What you are asked to do —
Look through the material and copy each line holding "unsigned".

Extracted data —
######

## config.mk

```make
export PLATFORM = sky130hd
export DESIGN_NAME = positional_list_engine_top
export DESIGN_NICKNAME = d
export VERILOG_FILES = /design/src/rtl/plm_pkg.sv /design/src/rtl/plm_cell.sv /design/src/rtl/positional_list_engine_top.sv
export SDC_FILE = /design/constraint.sdc
export NUM_CORES = 1
export LEC_CHECK = 0
export ABC_CLOCK_PERIOD_IN_PS = 7000
export BUFFER_PORTS_ARGS = -buffer_cell sky130_fd_sc_hd__buf_2
export CAP_MARGIN = 30
export CORE_ASPECT_RATIO = 1.4
export CORE_MARGIN = 2
export CORE_UTILIZATION = 35
export CTS_CLUSTER_DIAMETER = 200
export DETAILED_ROUTE_END_ITERATION = 12
export HOLD_SLACK_MARGIN = 0.1
export SLEW_MARGIN = 20
export SYNTH_ARGS = -nofsm -noshare
export SYNTH_HDL_FRONTEND = slang
export SYNTH_SLANG_ARGS = --single-unit
```

## constraint.sdc

```tcl
create_clock -name i_clk -period 7 [get_ports i_clk]
set_input_delay 1.05 -clock i_clk [delete_from_list [all_inputs] [get_ports i_clk]]
set_output_delay 1.05 -clock i_clk [all_outputs]
set_load 0.005 [all_outputs]
```

## src/rtl/plm_pkg.sv

```systemverilog
// Package for the positional list engine.
// Holds the request and response types, the command, status and cell codes.
// Depends on nothing.
package plm_pkg;

    localparam int unsigned DATA_W = 32;
    localparam int unsigned IDX_W  = 7;

    typedef enum logic [2:0] {
        CMD_INS_FRONT = 3'd0,
        CMD_INS_BACK  = 3'd1,
        CMD_INS_AT    = 3'd2,
        CMD_DEL_FRONT = 3'd3,
        CMD_DEL_BACK  = 3'd4,
        CMD_DEL_AT    = 3'd5,
        CMD_READ_OUT  = 3'd6
    } t_cmd;

    typedef enum logic [1:0] {
        ST_OK     = 2'd0,
        ST_BADPOS = 2'd1,
        ST_FULL   = 2'd2,
        ST_EMPTY  = 2'd3
    } t_status;

    typedef enum logic [1:0] {
        OP_HOLD   = 2'd0,
        OP_INSERT = 2'd1,
        OP_DELETE = 2'd2,
        OP_ROTATE = 2'd3
    } t_cell_op;

    typedef enum logic {
        S_IDLE = 1'b0,
        S_READ = 1'b1
    } t_state;

    typedef struct packed {
        t_cmd               command;
        logic signed [31:0] value;
        logic [7:0]         position;
    } t_req;

    typedef struct packed {
        logic signed [31:0] element;
        logic               element_valid;
        t_status            status;
        logic [4:0]         count;
        logic               last;
    } t_rsp;

    typedef struct packed {
        t_cell_op          op;
        logic [IDX_W-1:0]  idx;
        logic [IDX_W-1:0]  last_idx;
        logic [DATA_W-1:0] value;
    } t_cell_ctl;

endpackage

```

## src/rtl/plm_cell.sv

```systemverilog
// One storage cell of the list chain, holding the entry at a fixed position.
// Depends on plm_pkg for the broadcast control struct.
module plm_cell #(
    parameter int unsigned CELL_IDX = 0
) (
    input  logic                            i_clk,
    input  plm_pkg::t_cell_ctl              i_ctl,
    input  logic [plm_pkg::DATA_W-1:0]      i_left,
    input  logic [plm_pkg::DATA_W-1:0]      i_right,
    input  logic [plm_pkg::DATA_W-1:0]      i_head,
    output logic [plm_pkg::DATA_W-1:0]      o_data
);

    localparam logic [plm_pkg::IDX_W-1:0] K = plm_pkg::IDX_W'(CELL_IDX);

    logic [plm_pkg::DATA_W-1:0] r_data;
    logic [plm_pkg::DATA_W-1:0] n_data;

    always_comb begin
        n_data = r_data;
        case (i_ctl.op)
            plm_pkg::OP_INSERT: begin
                if (K > i_ctl.idx) begin
                    n_data = i_left;
                end else if (K == i_ctl.idx) begin
                    n_data = i_ctl.value;
                end
            end
            plm_pkg::OP_DELETE: begin
                if (K >= i_ctl.idx) begin
                    n_data = i_right;
                end
            end
            plm_pkg::OP_ROTATE: begin
                if (K < i_ctl.last_idx) begin
                    n_data = i_right;
                end else if (K == i_ctl.last_idx) begin
                    n_data = i_head;
                end
            end
            default: begin
                n_data = r_data;
            end
        endcase
    end

    always_ff @(posedge i_clk) begin
        r_data <= n_data;
    end

    assign o_data = r_data;

endmodule

```

## src/rtl/positional_list_engine_top.sv

```systemverilog
// Top level of the positional list engine: command decode, length, read sequencer.
// Depends on plm_pkg and plm_cell.
//
//   channel   direction   handshake                    payload
//   request   in          i_req_valid / o_req_ready    i_req  (plm_pkg::t_req)
//   response  out         o_rsp_valid / i_rsp_ready    o_rsp  (plm_pkg::t_rsp)
//
// Inserts, deletes and rejected commands give one response each.
// A read of N entries first starts the sequencer, then the head cell is sent each cycle
// that the response slot is free while the cell chain rotates by one, so after N steps
// the list is back in place.
// Reset clears the length and the sequencer; no clearing pass is needed.
// A stalled response holds its register and blocks the next request or step.
module positional_list_engine_top #(
    parameter int unsigned CAPACITY = 16
) (
    input  logic          i_clk,
    input  logic          i_rst_n,
    input  logic          i_req_valid,
    output logic          o_req_ready,
    input  plm_pkg::t_req i_req,
    output logic          o_rsp_valid,
    input  logic          i_rsp_ready,
    output plm_pkg::t_rsp o_rsp
);

    localparam int unsigned LEN_W = $clog2(CAPACITY + 1);

    plm_pkg::t_state    r_state;
    plm_pkg::t_state    n_state;
    logic [LEN_W-1:0]   r_len;
    logic [LEN_W-1:0]   n_len;
    logic [LEN_W-1:0]   r_cnt;
    logic [LEN_W-1:0]   n_cnt;
    logic               r_rsp_valid;
    logic               n_rsp_valid;
    plm_pkg::t_rsp      r_rsp;
    plm_pkg::t_rsp      n_rsp;
    plm_pkg::t_cell_ctl w_ctl;
    plm_pkg::t_status   w_status;
    logic               w_load;
    logic               w_slot;
    logic               w_accept;
    logic               w_full;
    logic               w_empty;
    logic               w_read_last;
    logic [8:0]         w_pos;
    logic [8:0]         w_len9;
    logic [plm_pkg::DATA_W-1:0] w_cell_data [CAPACITY];

    assign w_slot      = !r_rsp_valid || i_rsp_ready;
    assign o_req_ready = (r_state == plm_pkg::S_IDLE) && w_slot;
    assign w_accept    = i_req_valid && o_req_ready;
    assign w_full      = (r_len == LEN_W'(CAPACITY));
    assign w_empty     = (r_len == '0);
    assign w_pos       = 9'(i_req.position);
    assign w_len9      = 9'(r_len);
    assign w_read_last = (r_cnt == LEN_W'(r_len - 1'b1));

    always_comb begin
        n_state = r_state;
        case (r_state)
            plm_pkg::S_IDLE: begin
                if (w_accept && (i_req.command == plm_pkg::CMD_READ_OUT) && !w_empty) begin
                    n_state = plm_pkg::S_READ;
                end
            end
            plm_pkg::S_READ: begin
                if (w_slot && w_read_last) begin
                    n_state = plm_pkg::S_IDLE;
                end
            end
            default: begin
                n_state = plm_pkg::S_IDLE;
            end
        endcase
    end

    always_comb begin
        n_len          = r_len;
        n_cnt          = r_cnt;
        n_rsp          = r_rsp;
        w_load         = 1'b0;
        w_status       = plm_pkg::ST_OK;
        w_ctl.op       = plm_pkg::OP_HOLD;
        w_ctl.idx      = '0;
        w_ctl.last_idx = plm_pkg::IDX_W'(r_len - 1'b1);
        w_ctl.value    = $unsigned(i_req.value);
        case (r_state)
            plm_pkg::S_IDLE: begin
                if (w_accept) begin
                    w_load = 1'b1;
                    case (i_req.command)
                        plm_pkg::CMD_INS_FRONT, plm_pkg::CMD_INS_BACK: begin
                            if (w_full) begin
                                w_status = plm_pkg::ST_FULL;
                            end else begin
                                w_ctl.op  = plm_pkg::OP_INSERT;
                                w_ctl.idx = (i_req.command == plm_pkg::CMD_INS_FRONT) ?
                                            '0 : plm_pkg::IDX_W'(r_len);
                                n_len     = LEN_W'(r_len + 1'b1);
                            end
                        end
                        plm_pkg::CMD_INS_AT: begin
                            if ((w_pos == '0) || (w_pos > (w_len9 + 9'd1))) begin
                                w_status = plm_pkg::ST_BADPOS;
                            end else if (w_full) begin
                                w_status = plm_pkg::ST_FULL;
                            end else begin
                                w_ctl.op  = plm_pkg::OP_INSERT;
                                w_ctl.idx = plm_pkg::IDX_W'(w_pos - 9'd1);
                                n_len     = LEN_W'(r_len + 1'b1);
                            end
                        end
                        plm_pkg::CMD_DEL_FRONT, plm_pkg::CMD_DEL_BACK: begin
                            if (w_empty) begin
                                w_status = plm_pkg::ST_EMPTY;
                            end else begin
                                w_ctl.op  = plm_pkg::OP_DELETE;
                                w_ctl.idx = (i_req.command == plm_pkg::CMD_DEL_FRONT) ?
                                            '0 : plm_pkg::IDX_W'(r_len - 1'b1);
                                n_len     = LEN_W'(r_len - 1'b1);
                            end
                        end
                        plm_pkg::CMD_DEL_AT: begin
                            if ((w_pos == '0) || (w_pos > w_len9)) begin
                                w_status = plm_pkg::ST_BADPOS;
                            end else begin
                                w_ctl.op  = plm_pkg::OP_DELETE;
                                w_ctl.idx = plm_pkg::IDX_W'(w_pos - 9'd1);
                                n_len     = LEN_W'(r_len - 1'b1);
                            end
                        end
                        plm_pkg::CMD_READ_OUT: begin
                            if (!w_empty) begin
                                w_load = 1'b0;
                                n_cnt  = '0;
                            end
                        end
                        default: begin
                            w_status = plm_pkg::ST_OK;
                        end
                    endcase
                    n_rsp.element       = '0;
                    n_rsp.element_valid = 1'b0;
                    n_rsp.status        = w_status;
                    n_rsp.count         = 5'(n_len);
                    n_rsp.last          = 1'b1;
                end
            end
            plm_pkg::S_READ: begin
                if (w_slot) begin
                    w_ctl.op            = plm_pkg::OP_ROTATE;
                    w_load              = 1'b1;
                    n_cnt               = LEN_W'(r_cnt + 1'b1);
                    n_rsp.element       = $signed(w_cell_data[0]);
                    n_rsp.element_valid = 1'b1;
                    n_rsp.status        = plm_pkg::ST_OK;
                    n_rsp.count         = 5'(r_len);
                    n_rsp.last          = w_read_last;
                end
            end
            default: begin
                w_load = 1'b0;
            end
        endcase
        if (w_load) begin
            n_rsp_valid = 1'b1;
        end else if (i_rsp_ready) begin
            n_rsp_valid = 1'b0;
        end else begin
            n_rsp_valid = r_rsp_valid;
        end
    end

    always_ff @(posedge i_clk) begin
        if (!i_rst_n) begin
            r_state     <= plm_pkg::S_IDLE;
            r_len       <= '0;
            r_cnt       <= '0;
            r_rsp_valid <= 1'b0;
        end else begin
            r_state     <= n_state;
            r_len       <= n_len;
            r_cnt       <= n_cnt;
            r_rsp_valid <= n_rsp_valid;
        end
    end

    always_ff @(posedge i_clk) begin
        if (w_load) begin
            r_rsp <= n_rsp;
        end
    end

    for (genvar g = 0; g < CAPACITY; g++) begin : g_cell
        logic [plm_pkg::DATA_W-1:0] w_left;
        logic [plm_pkg::DATA_W-1:0] w_right;
        if (g == 0) begin : g_first
            assign w_left = '0;
        end else begin : g_mid_l
            assign w_left = w_cell_data[g-1];
        end
        if (g == CAPACITY - 1) begin : g_end
            assign w_right = '0;
        end else begin : g_mid_r
            assign w_right = w_cell_data[g+1];
        end
        plm_cell #(
            .CELL_IDX(g)
        ) u_cell (
            .i_clk  (i_clk),
            .i_ctl  (w_ctl),
            .i_left (w_left),
            .i_right(w_right),
            .i_head (w_cell_data[0]),
            .o_data (w_cell_data[g])
        );
    end

    assign o_rsp_valid = r_rsp_valid;
    assign o_rsp       = r_rsp;

    a_len_bound: assert property (@(posedge i_clk) disable iff (!i_rst_n)
        r_len <= LEN_W'(CAPACITY))
        else $error("list length exceeds capacity");

    a_read_blocks: assert property (@(posedge i_clk) disable iff (!i_rst_n)
        (r_state == plm_pkg::S_READ) |-> (!o_req_ready && (r_cnt < r_len)))
        else $error("read sequencer out of range or taking requests");

    a_single_rsp: assert property (@(posedge i_clk) disable iff (!i_rst_n)
        (w_accept && (i_req.command != plm_pkg::CMD_READ_OUT)) |=>
        (o_rsp_valid && o_rsp.last && !o_rsp.element_valid))
        else $error("single response missing after command");

    a_entry_ok: assert property (@(posedge i_clk) disable iff (!i_rst_n)
        (o_rsp_valid && o_rsp.element_valid) |-> (o_rsp.status == plm_pkg::ST_OK))
        else $error("read-out entry with error status");

endmodule
```
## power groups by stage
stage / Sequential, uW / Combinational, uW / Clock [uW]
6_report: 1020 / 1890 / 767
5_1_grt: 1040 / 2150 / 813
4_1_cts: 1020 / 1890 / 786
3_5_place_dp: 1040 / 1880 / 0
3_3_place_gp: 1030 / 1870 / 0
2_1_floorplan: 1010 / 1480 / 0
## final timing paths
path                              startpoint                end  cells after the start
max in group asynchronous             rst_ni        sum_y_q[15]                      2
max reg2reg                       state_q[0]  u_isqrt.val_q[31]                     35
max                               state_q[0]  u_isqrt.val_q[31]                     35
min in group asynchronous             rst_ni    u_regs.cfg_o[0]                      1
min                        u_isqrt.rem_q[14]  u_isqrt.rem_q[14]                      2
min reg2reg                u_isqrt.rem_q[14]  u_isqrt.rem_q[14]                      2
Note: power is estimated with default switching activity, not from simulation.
[config.mk]
export PLATFORM = sky130hd
export DESIGN_NAME = shpta_ctrl
export DESIGN_NICKNAME = d
export VERILOG_FILES = /design/src/hdl/shpta_pkg.sv /design/src/hdl/shpta_ctrl.sv
export SDC_FILE = /design/constraint.sdc
export NUM_CORES = 1
export LEC_CHECK = 0
export ABC_AREA = 0
export BUFFER_PORTS_ARGS = -buffer_cell sky130_fd_sc_hd__clkbuf_2
export CAP_MARGIN = 15
export CELL_PAD_IN_SITES_DETAIL_PLACEMENT = 1
export CELL_PAD_IN_SITES_GLOBAL_PLACEMENT = 1
export CORE_AREA = 2 2 39 41
export CTS_CLUSTER_SIZE = 10
export DETAILED_ROUTE_END_ITERATION = 10
export DIE_AREA = 0 0 41 43
export GPL_TIMING_DRIVEN = 0
export PLACE_DENSITY_LB_ADDON = 0.1
export REMOVE_ABC_BUFFERS = 1
export SYNTH_ARGS = -nofsm -noshare
export SYNTH_HDL_FRONTEND = slang
export SYNTH_SLANG_ARGS = --single-unit
[constraint.sdc]
create_clock -name clk_i -period 1.7 [get_ports clk_i]
set_clock_uncertainty 0.05 [all_clocks]
set_input_delay 0.34 -clock clk_i [delete_from_list [all_inputs] [get_ports clk_i]]
set_output_delay 0.34 -clock clk_i [all_outputs]
set_load 0.01 [all_outputs]
$ cat src/sv/cosine_similarity_stream.sv
// Top level of the streaming cosine similarity block.
// Depends on css_pkg, css_ctrl and css_datapath.
//
// Usage:
//   Input channel (in_valid_i/in_ready_o) carries one element pair per
//   transfer, signed Q1.15, with last_i on the final pair of a vector.
//   Pairs without last_i are taken one per cycle; the sums saturate.
//   On the last pair the block stops taking input and computes
//   dot / sqrt(norm_a * norm_b) with a shared serial shift-add multiplier:
//   the norm product and squared dot, then two trial multiplies for each
//   of 16 result bits; how long each multiply runs is set by the operand
//   bit counts.
//   A zero norm skips the search: result 0 with zero_norm_o set.
//   The result waits in an output register; while the receiver stalls,
//   input is taken again, and the next result waits for the register.
//   Reset clears the sums and drops any pending result.
module cosine_similarity_stream import css_pkg::*; (
  input  logic                 clk_i,
  input  logic                 rst_ni,
  input  logic                 in_valid_i,
  output logic                 in_ready_o,
  input  logic signed [EW-1:0] elem_a_i,
  input  logic signed [EW-1:0] elem_b_i,
  input  logic                 last_i,
  output logic                 out_valid_o,
  input  logic                 out_ready_i,
  output logic signed [EW-1:0] similarity_o,
  output logic                 zero_norm_o,
  output logic                 saturated_o
);

  css_cmd_t  cmd;
  css_stat_t stat;

  css_ctrl u_ctrl (
    .clk_i      (clk_i),
    .rst_ni     (rst_ni),
    .in_valid_i (in_valid_i),
    .last_i     (last_i),
    .in_ready_o (in_ready_o),
    .stat_i     (stat),
    .cmd_o      (cmd)
  );

  css_datapath u_dp (
    .clk_i        (clk_i),
    .rst_ni       (rst_ni),
    .elem_a_i     (elem_a_i),
    .elem_b_i     (elem_b_i),
    .last_i       (last_i),
    .cmd_i        (cmd),
    .stat_o       (stat),
    .out_ready_i  (out_ready_i),
    .out_valid_o  (out_valid_o),
    .similarity_o (similarity_o),
    .zero_norm_o  (zero_norm_o),
    .saturated_o  (saturated_o)
  );

endmodule

$ cat src/sv/css_ctrl.sv
// Controller for the cosine similarity block: sequences accumulation, the
// serial multiplies and the bitwise result search. Depends on css_pkg.
module css_ctrl import css_pkg::*; (
  input  logic      clk_i,
  input  logic      rst_ni,
  input  logic      in_valid_i,
  input  logic      last_i,
  output logic      in_ready_o,
  input  css_stat_t stat_i,
  output css_cmd_t  cmd_o
);

  typedef enum logic [2:0] {
    S_ACC,
    S_CHK,
    S_MULP,
    S_MULR,
    S_TRIAL,
    S_MULX,
    S_MULY,
    S_OUT
  } state_e;

  state_e state_q, state_d;

  assign in_ready_o = (state_q == S_ACC);

  always_comb begin
    cmd_o   = '0;
    state_d = state_q;
    case (state_q)
      S_ACC: begin
        cmd_o.acc_en = in_valid_i;
        if (in_valid_i && last_i) state_d = S_CHK;
      end
      S_CHK: begin
        cmd_o.mul_load = 1'b1;
        cmd_o.mul_sel  = MUL_PN;
        state_d = stat_i.zero ? S_OUT : S_MULP;
      end
      S_MULP: begin
        if (stat_i.mul_done) begin
          cmd_o.store_p  = 1'b1;
          cmd_o.mul_load = 1'b1;
          cmd_o.mul_sel  = MUL_DD;
          state_d = S_MULR;
        end else begin
          cmd_o.mul_step = 1'b1;
        end
      end
      S_MULR: begin
        if (stat_i.mul_done) begin
          cmd_o.store_r = 1'b1;
          state_d = S_TRIAL;
        end else begin
          cmd_o.mul_step = 1'b1;
        end
      end
      S_TRIAL: begin
        if (stat_i.over) begin
          cmd_o.next_bit = 1'b1;
          state_d = stat_i.last_bit ? S_OUT : S_TRIAL;
        end else begin
          cmd_o.mul_load = 1'b1;
          cmd_o.mul_sel  = MUL_PT;
          state_d = S_MULX;
        end
      end
      S_MULX: begin
        if (stat_i.mul_done) begin
          cmd_o.mul_load = 1'b1;
          cmd_o.mul_sel  = MUL_XT;
          state_d = S_MULY;
        end else begin
          cmd_o.mul_step = 1'b1;
        end
      end
      S_MULY: begin
        if (stat_i.mul_done) begin
          cmd_o.keep_bit = stat_i.cmp_le;
          cmd_o.next_bit = 1'b1;
          state_d = stat_i.last_bit ? S_OUT : S_TRIAL;
        end else begin
          cmd_o.mul_step = 1'b1;
        end
      end
      S_OUT: begin
        if (!stat_i.out_busy) begin
          cmd_o.out_load = 1'b1;
          state_d = S_ACC;
        end
      end
      default: state_d = S_ACC;
    endcase
  end

  always_ff @(posedge clk_i or negedge rst_ni) begin
    if (!rst_ni) begin
      state_q <= S_ACC;
    end else begin
      state_q <= state_d;
    end
  end

endmodule
$ cat config.mk
export PLATFORM = sky130hd
export DESIGN_NAME = isim_cell
export DESIGN_NICKNAME = d
export VERILOG_FILES = /design/src/rtl/core/isim_pkg.sv /design/src/rtl/core/isim_cell.sv
export SDC_FILE = /design/constraint.sdc
export NUM_CORES = 1
export LEC_CHECK = 0
export ABC_AREA = 1
export BUFFER_PORTS_ARGS = -buffer_cell sky130_fd_sc_hd__buf_2
export CAP_MARGIN = 20
export CORE_UTILIZATION = 47
export DETAILED_ROUTE_END_ITERATION = 16
export PLACE_DENSITY = 0.78
export SLEW_MARGIN = 10
export SYNTH_ARGS = -nofsm -noshare
export SYNTH_HDL_FRONTEND = slang
export SYNTH_SLANG_ARGS = --single-unit
export TNS_END_PERCENT = 50
$ cat constraint.sdc
create_clock -name clk -period 3.4 [get_ports clk]
set_input_delay 0.34 -clock clk [delete_from_list [all_inputs] [get_ports clk]]
set_output_delay 0.34 -clock clk [all_outputs]
set_load 0.01 [all_outputs]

######

Result of this task —
    localparam int unsigned DATA_W = 32;
    localparam int unsigned IDX_W  = 7;
    parameter int unsigned CELL_IDX = 0
    parameter int unsigned CAPACITY = 16
    localparam int unsigned LEN_W = $clog2(CAPACITY + 1);
        w_ctl.value    = $unsigned(i_req.value);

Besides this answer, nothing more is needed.